Biden says Russia has 'some responsibility' in Colonial Pipeline attack
President says there's evidence that hackers or software they used are in Russia
US President Joe Biden on Monday said Russia had “some responsibility” to address a ransomware attack that crippled the Colonial fuel pipeline and that he would seek global co-operation to battle similar hacks.
Mr Biden stopped short of blaming the Kremlin for the Friday attack, but said “there’s evidence” the hackers or the software they used are in Russia.
“They have some responsibility to deal with this,” he said on Monday.
“My administration will be pursuing a global effort of ransomware attacks. We have efforts under way with the FBI and Department of Justice to disrupt and prosecute ransomware criminals."
Earlier, Anne Neuberger, deputy national security adviser for cyber and emerging technologies, said the government was “actively engaged” with Colonial, but that the company had not asked for federal assistance with its cyber security.
Ms Neuberger said the FBI was investigating the ransomware used in the attack since October.
“Transnational criminals are most often the perpetrators of these crimes, and they often leverage global infrastructure and global money-laundering networks,” she said.
Ms Neuberger said there was a need for an international campaign to combat ransomware.
“To combat the exploitation of virtual currencies that are often used for payment and ransomware, the US Treasury has also been leading international efforts, including driving development and adoption of virtual assets standards,” she said.
But Ms Neuberger said the US had no advice to victims of the attacks about whether they should pay ransom.
The attacks are known as “ransomware” because the hackers typically ask for money in exchange for restoring control of companies’ systems.
“We recognise that victims of cyber attacks often face a very difficult situation and they have to just balance, often, the cost benefit when they have no choice with regard to paying a ransom,” Ms Neuberger said.
She said that “at this time” the hackers were considered “a criminal actor".
“Our intelligence community is looking for any ties to any nation-state actors,” Ms Neuberger said.
The Colonial pipeline has not been damaged and can be brought back online “relatively quickly", deputy national security adviser Elizabeth Sherwood-Randall said.
“Right now, there is not a supply shortage."
The pipeline was idle for the third consecutive day on Monday, as fuel suppliers increasingly worry about the possibility of petrol and diesel shortages across the east coast of the US.
Colonial Pipeline said on Sunday that it was still working on a plan to restart the nation’s largest fuel pipeline and would when it was “safe to do so, and in full compliance with the approval of all federal regulations".
The company said on Monday that it expected the pipeline to be “substantially” back in operation by the end of the week.
The attack came as the energy industry braced for increased demand from summer travellers and the loosening of Covid-19 restrictions nationally.
The White House said on Sunday that it had launched an inter-agency working group to address the breach, including planning for options to lessen the effects on the US energy supply.
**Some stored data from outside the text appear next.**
File: config.mk
export PLATFORM = sky130hd
export DESIGN_NAME = pte_store
export DESIGN_NICKNAME = d
export VERILOG_FILES = /design/src/design/pte_pkg.sv /design/src/design/pte_store.sv
export SDC_FILE = /design/constraint.sdc
export NUM_CORES = 2
export LEC_CHECK = 0
export BUFFER_PORTS_ARGS = -buffer_cell sky130_fd_sc_hd__buf_4
export CAP_MARGIN = 20
export CELL_PAD_IN_SITES_DETAIL_PLACEMENT = 0
export CELL_PAD_IN_SITES_GLOBAL_PLACEMENT = 1
export CORE_ASPECT_RATIO = 1.1
export CORE_MARGIN = 5
export CORE_UTILIZATION = 35
export DETAILED_ROUTE_END_ITERATION = 12
export PLACE_DENSITY = 0.6
export REMOVE_ABC_BUFFERS = 1
export SYNTH_ARGS = -nofsm -noshare
export SYNTH_HDL_FRONTEND = slang
export SYNTH_SLANG_ARGS = --single-unit
File: constraint.sdc
create_clock -name clk -period 3.6 [get_ports clk]
set_input_delay 0.36 -clock clk [delete_from_list [all_inputs] [get_ports clk]]
set_output_delay 0.36 -clock clk [all_outputs]
set_load 0.05 [all_outputs]
File: src/design/pte_pkg.sv
// Shared types, codes and constants of the polynomial trajectory evaluator.
package pte_pkg;

  localparam int CFG_W     = 32;
  localparam int REG_IDX_W = 2;
  localparam int CMD_W     = 2;
  localparam int VAL_W     = 48;
  localparam int TIME_W    = 32;
  localparam int TERM_W    = 4;
  localparam int AXIS_W    = 3;
  localparam int IDX_W     = 3;
  localparam int JC_W      = 53;

  localparam logic [CMD_W-1:0] CMD_LOAD_COEF  = 2'd0;
  localparam logic [CMD_W-1:0] CMD_LOAD_START = 2'd1;
  localparam logic [CMD_W-1:0] CMD_LOAD_END   = 2'd2;
  localparam logic [CMD_W-1:0] CMD_QUERY      = 2'd3;

  localparam logic [REG_IDX_W-1:0] REG_START_TIME = 2'd0;
  localparam logic [REG_IDX_W-1:0] REG_END_TIME   = 2'd1;
  localparam logic [REG_IDX_W-1:0] REG_NUM_TERMS  = 2'd2;
  localparam logic [REG_IDX_W-1:0] REG_NUM_AXES   = 2'd3;

  localparam logic [VAL_W-1:0] POS_MAX = 48'h7FFF_FFFF_FFFF;
  localparam logic [VAL_W-1:0] NEG_MIN = 48'h8000_0000_0000;

  typedef struct packed {
    logic [CMD_W-1:0]         cmd;
    logic [IDX_W-1:0]         term_index;
    logic [AXIS_W-1:0]        axis_index;
    logic signed [VAL_W-1:0]  load_value;
    logic signed [TIME_W-1:0] query_time;
  } pte_req_t;

  typedef struct packed {
    logic [AXIS_W-1:0]       axis;
    logic signed [VAL_W-1:0] position;
    logic signed [VAL_W-1:0] velocity;
    logic                    clamped;
    logic                    overflow;
    logic                    last;
  } pte_res_t;

  // Operation for the shared multiply-accumulate unit.
  typedef struct packed {
    logic signed [VAL_W-1:0]  a;
    logic signed [TIME_W-1:0] m;
    logic signed [JC_W-1:0]   b;
    logic                     rnd;
  } pte_mac_op_t;

  typedef struct packed {
    logic signed [VAL_W-1:0] value;
    logic                    ovf;
    logic signed [JC_W-1:0]  raw;
  } pte_mac_res_t;

endpackage

File: src/design/pte_store.sv
// Coefficient memory and per-axis start and end position stores.
module pte_store #(
  parameter  int MAX_TERMS = 8,
  parameter  int MAX_AXES  = 6,
  localparam int Depth     = MAX_TERMS * MAX_AXES,
  localparam int CW        = (Depth > 1) ? $clog2(Depth) : 1
) (
  input  logic                             clk,
  input  logic                             wr_en,
  input  pte_pkg::pte_req_t                wr,
  input  logic [CW-1:0]                    raddr,
  input  logic [pte_pkg::AXIS_W-1:0]       ep_axis,
  output logic signed [pte_pkg::VAL_W-1:0] coef_q,
  output logic signed [pte_pkg::VAL_W-1:0] start_q,
  output logic signed [pte_pkg::VAL_W-1:0] end_q
);
  import pte_pkg::*;

  localparam int AXW = (MAX_AXES > 1) ? $clog2(MAX_AXES) : 1;

  logic [VAL_W-1:0] coef_mem  [Depth];
  logic [VAL_W-1:0] start_mem [MAX_AXES];
  logic [VAL_W-1:0] end_mem   [MAX_AXES];

  logic          axis_ok;
  logic          term_ok;
  logic [CW-1:0] waddr;

  always_comb begin
    axis_ok = int'(wr.axis_index) < MAX_AXES;
    term_ok = int'(wr.term_index) < MAX_TERMS;
    waddr   = CW'(int'(wr.axis_index) * MAX_TERMS + int'(wr.term_index));
  end

  always_ff @(posedge clk) begin
    if (wr_en && axis_ok) begin
      case (wr.cmd)
        CMD_LOAD_COEF:  if (term_ok) coef_mem[waddr] <= wr.load_value;
        CMD_LOAD_START: start_mem[AXW'(wr.axis_index)] <= wr.load_value;
        CMD_LOAD_END:   end_mem[AXW'(wr.axis_index)] <= wr.load_value;
        default: ;
      endcase
    end
    coef_q  <= coef_mem[raddr];
    start_q <= start_mem[AXW'(ep_axis)];
    end_q   <= end_mem[AXW'(ep_axis)];
  end

endmodule

=== Word level (Yosys, flattened, before mapping) ===
Memory sizes are Yosys's and may differ from the RTL's. A register that Yosys moved wholly into a read port is not among the register bits.
Index checks and enable logic that the tools add are counted.

* Register bits after elaboration: 0
* Memory bits (writable): 2880
* Output and inout port bits: 144
* Memories: 3

* $add $sub $neg: 1
* Magnitude comparators: 1
* Equal/unequal tests: 2
* Mux-type cells: 9
* Reduce and logical (&&, ||, !) cells: 2

{| class="wikitable"
|+ Memory list
! name !! words !! bits a word !! rd ports !! clocked after memory_dff !! write ports !! line !! text
|-
| coef_mem || 48 || 48 || 1 || 1 || 1 || pte_store.sv:21 || <nowiki>logic [VAL_W-1:0] coef_mem [Depth];</nowiki>
|-
| end_mem || 6 || 48 || 1 || 1 || 1 || pte_store.sv:23 || <nowiki>logic [VAL_W-1:0] end_mem [MAX_AXES];</nowiki>
|-
| start_mem || 6 || 48 || 1 || 1 || 1 || pte_store.sv:22 || <nowiki>logic [VAL_W-1:0] start_mem [MAX_AXES];</nowiki>
|}

{| class="wikitable"
|+ Operators by type and width
! operator !! number
|-
| $mux W1 || 9
|-
| $add A6 B3 Y6 || 1
|-
| $lt A3 B3 Y1 const B || 1
|-
| $eq A2 B1 Y1 const B || 1
|-
| $eq A2 B2 Y1 const B || 1
|-
| $logic_not A2 Y1 || 1
|-
| $logic_and A1 B1 Y1 || 1
|}

=== Longest topological paths before layout ===
* Depth in word-level cells: 4
* Mapped depth: 10
* Mapped depth without buffers: 4

=== Least setup slack after synthesis ===
No wires, ideal clock.

* Kind: input -> register
* Start: input wr[82] in the netlist's numbering
* End: memory coef_mem[15][0], enable pin
* Setup time: 454 ps
* Arrival: 3499 ps
* Path slack: -353 ps
* Stages: 5
* Buffers on the path: 1
* Cells stage by stage: clkbuf_1 -> a21bo_2 -> nor4b_1 -> nand3_1 -> nor2_1

* Cells in the longest elaborated chain, start to end: 4

{| class="wikitable"
|+ Ends and longest elaborated chain
! what !! line !! text
|-
| start, declared || pte_store.sv:10 || <nowiki>input pte_pkg::pte_req_t wr,</nowiki>
|-
| $lt A3 B3 Y1 || pte_store.sv:30 || <nowiki>axis_ok = int'(wr.axis_index) < MAX_AXES;</nowiki>
|-
| $logic_and A1 B1 Y1 || pte_store.sv:36 || <nowiki>if (wr_en && axis_ok) begin</nowiki>
|-
| $mux W1 || pte_store.sv:36 ||
|-
| $mux W1 (not written as such) || pte_store.sv:38 || <nowiki>CMD_LOAD_COEF: if (term_ok) coef_mem[waddr] <= wr.load_value;</nowiki>
|-
| end, declared || pte_store.sv:21 ||
|}

Several ways; a longest one is shown, not always the timed one.

==> results by group <==
Outcome
  – Result of the run: complete, no violations

Critical path
  – Worst path arrival time: 3.01 ns
  – Worst-path maximum fanout: 12
  – Required arrival time at the worst endpoint: 4.26 ns
  – Critical Path Source Type: primary input
  – Kind of critical path: primary input to flip-flop
  – Setup crit end kind: flip-flop

Finish
  – Fin util: 0.413
  – Layout Cells excl Fill: ~10k
  – Layout cell share with drive strength beyond 1: 0.299
  – Post-layout nets: approximately 5.5k
  – Area delta synth->final: 17.7%

Power
  – Sequential fraction of design power: 0.527
  – Internal power: 58.1 mW
  – Switching share of power: 0.213
  – IR Drop Worst-Case VDD: around 0.37 mV
  – Sw Pwr: 15.7 mW
  – Clock network power share: 0.420
  – Power, Total: ~74 mW
  – Combinational share of power: 0.053
  – Total power per unit cell area: 559 nW/um^2
  – Leak Pwr: 41.8 nW

Placement
  – Number of placed instances, taps included: roughly 9.4k
  – Detailed-placement wirelength estimate: 167 mm
  – Pre-CTS setup slack: 0.608 ns
  – Number of buffers inserted by port buffering: 210
  – Routability cong.: ~0.73

Die
  – Initial Utilization: 0.351
  – Vertical extent of the die: 604 um
  – Standard cell core area: between 300000 and 400000 sq um
  – Die Width: 550 um
  – Rows: about 220
  – Die footprint: 332000 sq um
  – IO Count: between 200 and 250

Detailed routing
  – Number of search-and-repair iterations in the first detailed-routing pass: 5
  – Initial DRC count: 4740
  – Vias per std cell: 5.27
  – DRC Markers: 0
  – Wire length per cell after detailed routing: around 30 um
  – Total detailed-routing wirelength: a little under 300 mm
  – Number of vias after detailed routing: 52.6k
  – Residual antenna-violating net count after detailed routing: 0

Timing
  – Pins Over Slew Limit: 0
  – Smallest setup slack after layout: 1.24 ns
  – Clk_skew: 0.0355 ns
  – Portion of the clock cycle consumed by the worst path in the final layout: 0.655
  – Minimum period implied by the final worst setup slack: 2.36 ns
  – Headroom to the max-slew limit: 0.236
  – Upper clock frequency limit: between 400 and 500 MHz
  – Final Hold Fails: 0
  – Post-route worst hold slack: 0.0484 ns
  – Transition time at the pin with the least slew margin: 1.15 ns
  – Number of failing setup endpoints in the final timing report: 0
  – Unrepaired setup endpoints after global routing: false

Global route
  – Global Route met3 Usage: 0.0296
  – Pin count of the biggest net entering global routing: 70
  – Global-route congestion overflow total: 0
  – Fraction of met2 tracks used by global routing: 0.301
  – Highest-utilization routing layer at the global route stage: met2
  – Global routing usage on met1: 0.241
  – First-pass GRT wire length: 420 mm
  – Vias in the first global route: 54.0k
  – Total track usage: 0.177
  – Number of antenna violations at the first check in global routing: 26

Clocking
  – Num CTS Buffers: 307
  – Setup bufs post-CTS: 0
  – Clock tree from TritonCTS: done
  – Clock tree buffer depth: 4
  – Number of clock sinks: about 3.0k
  – Worst-path clk slew: 0.06 ns
  – Library cell used as clock root buffer: clkbuf_16
  – Later-pin clock latency in the skew report: ~0.87 ns
  – H-tree depth: 5

Synthesis
  – Synthesized netlist cell count: 4876
  – Yosys top cell area share: 0.771
  – Cell with the most instances after synthesis: edfxtp_1
  – Unique cell type count in the Yosys netlist: 36
  – Synthesis warning total: 0
  – Most used standard cells in the synthesized netlist: edfxtp_1, mux4_2, mux2i_1
  – Mean post-synth cell area: 23.0 sq um
  – Post-synthesis register bit count: 3024
  – Number of enable flip-flop cells after synthesis: 2880
  – Portion of the post-synthesis area used by sequential elements: 0.797
  – Proportion of register bits with asynchronous set or reset after synthesis: 0
  – Most used DFF post-synth: edfxtp_1
  – Cell area after technology mapping: 112000 sq um
  – Biggest area contributors in the synthesized netlist: edfxtp_1, mux4_2, dfxtp_1
  – Biggest area consumer among synthesized cells: edfxtp_1

Run
  – Max-Cap Viols: 0

Min path
  – Kind of path behind the tightest hold check: primary input to flip-flop
worst paths after layout:
path                     from  slack (ns)               end  cells past startpoint
max                  raddr[5]        1.24        coef_q[42]                      7
min                    wr[53]        0.05  coef_mem[38][21]                      1
max reg2reg   coef_mem[31][1]        1.60         coef_q[1]                      4
min reg2reg  start_mem[5][12]        0.54       start_q[12]                      2
worst max-delay path, stage by stage:
cell           delay (ns)
dlygate4sd3_1        0.53
buf_4                0.29
nor2_1               0.16
nand2_2              0.43
buf_4                0.38
nor4_1               0.12
nor4_1               0.67
layout make-up:
| cell class | count | area [sq um] |
|---|---|---|
| diodes | 9 | 22.5 |
| clock buffers | 406 | 8380 |
| clock inverters | 129 | 1240 |
| fillers | 27813 | 188000 |
| inverters | 1 | 5.00 |
| multi-input cells | 1596 | 22100 |
| flip-flops and latches | 3024 | 89400 |
| well taps | 4290 | 5370 |
| repair buffers | 514 | 5570 |
stage by stage:
stage | cell area, sq um | TNS, ns
3_3_place_gp | 122000 | 0
6_report | 132000 | 0
2_1_floorplan | 111000 | -310.88
5_1_grt | 132000 | 0
4_1_cts | 132000 | 0
3_5_place_dp | 122000 | 0
routing by layer:
layer | vias up | wire [um]
li1 | 21694 | -
met1 | 28940 | 125000
met2 | 1520 | 150000
met3 | 393 | 17200
met4 | 10 | 5850
met5 | - | 56
cell usage in the layout, fill, tap and decap left out, drive strengths merged, types with 28 or more instances in the layout:
master  count
o22ai      95
mux2i     260
mux2       61
a21oi      96
buf       486
clkinv     94
nor2      230
mux4      675
clkbuf    407
nor2b      28
nor4       48
dfxtp     144
edfxtp   2880
power by group through the flow:
stage	registers, mW	logic (mW)	clock network [mW]
final	38.9	3.89	31.0
after global routing	38.9	4.14	33.2
after CTS	38.9	3.98	31.7
after detailed placement	39.7	3.94	0
after global placement	39.7	3.89	0
after floorplan	40.1	1.26	0
state kept, by name, summed over array words and instances (netlist names):
register and flops:
start_q 48, end_q 48, coef_q 48, start_mem 288, coef_mem 2304, end_mem 288
logic make-up (layout without fill, tap and decap cells):
family,count (synthesis),in the layout,share of synthesized area
other,0,9,0
muxes,996,996,0.165
buffers and inverters,256,1050,0.0107
and+or+nand+nor,358,358,0.0145
AOI/OAI and AO/OA,242,242,0.0132
DFF,3024,3024,0.797
repair_timing:
action | 4_1_cts | 5_1_grt
setup endpoints to repair | 0 | 0
hold endpoints to repair | 716 | 0
gates resized for setup | 0 | 0
hold buffers | 27 | 0
(Power assumes the default switching activity.)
The Department of Energy and the FBI said they had been in contact with Colonial Pipeline.
Mr Biden can invoke emergency powers to keep fuel flowing.
On Sunday, he extended the time delivery drivers can spend behind the wheel when carrying fuel, “to avoid disruption to supply”, the Federal Motor Carrier Safety Administration said.
Mr Biden can also waive the Jones Act, which requires ships to be built and flagged in the US and crewed by American workers to transport goods between US ports.
Foreign-flagged tankers could help to fill any gap, either taking fuel from the Gulf Coast to New York or from Europe.
The FBI confirmed on Monday that ransomware made by a group known as DarkSide was used in the attack.
The group posted a message on its dark-web page suggesting an affiliate was behind the attack and that it would vet buyers of its ransomware in the future to “avoid social consequences".
“We are apolitical. We do not participate in geopolitics,” the message says. “Our goal is to make money and not creating problems for society.
"From today, we introduce moderation and check each company that our partners want to encrypt to avoid social consequences in the future.”
While the inquiry remains in its early stages, some evidence has been discovered linking DarkSide to Russia or elsewhere in Eastern Europe.
Updated: May 11, 2021 08:48 AM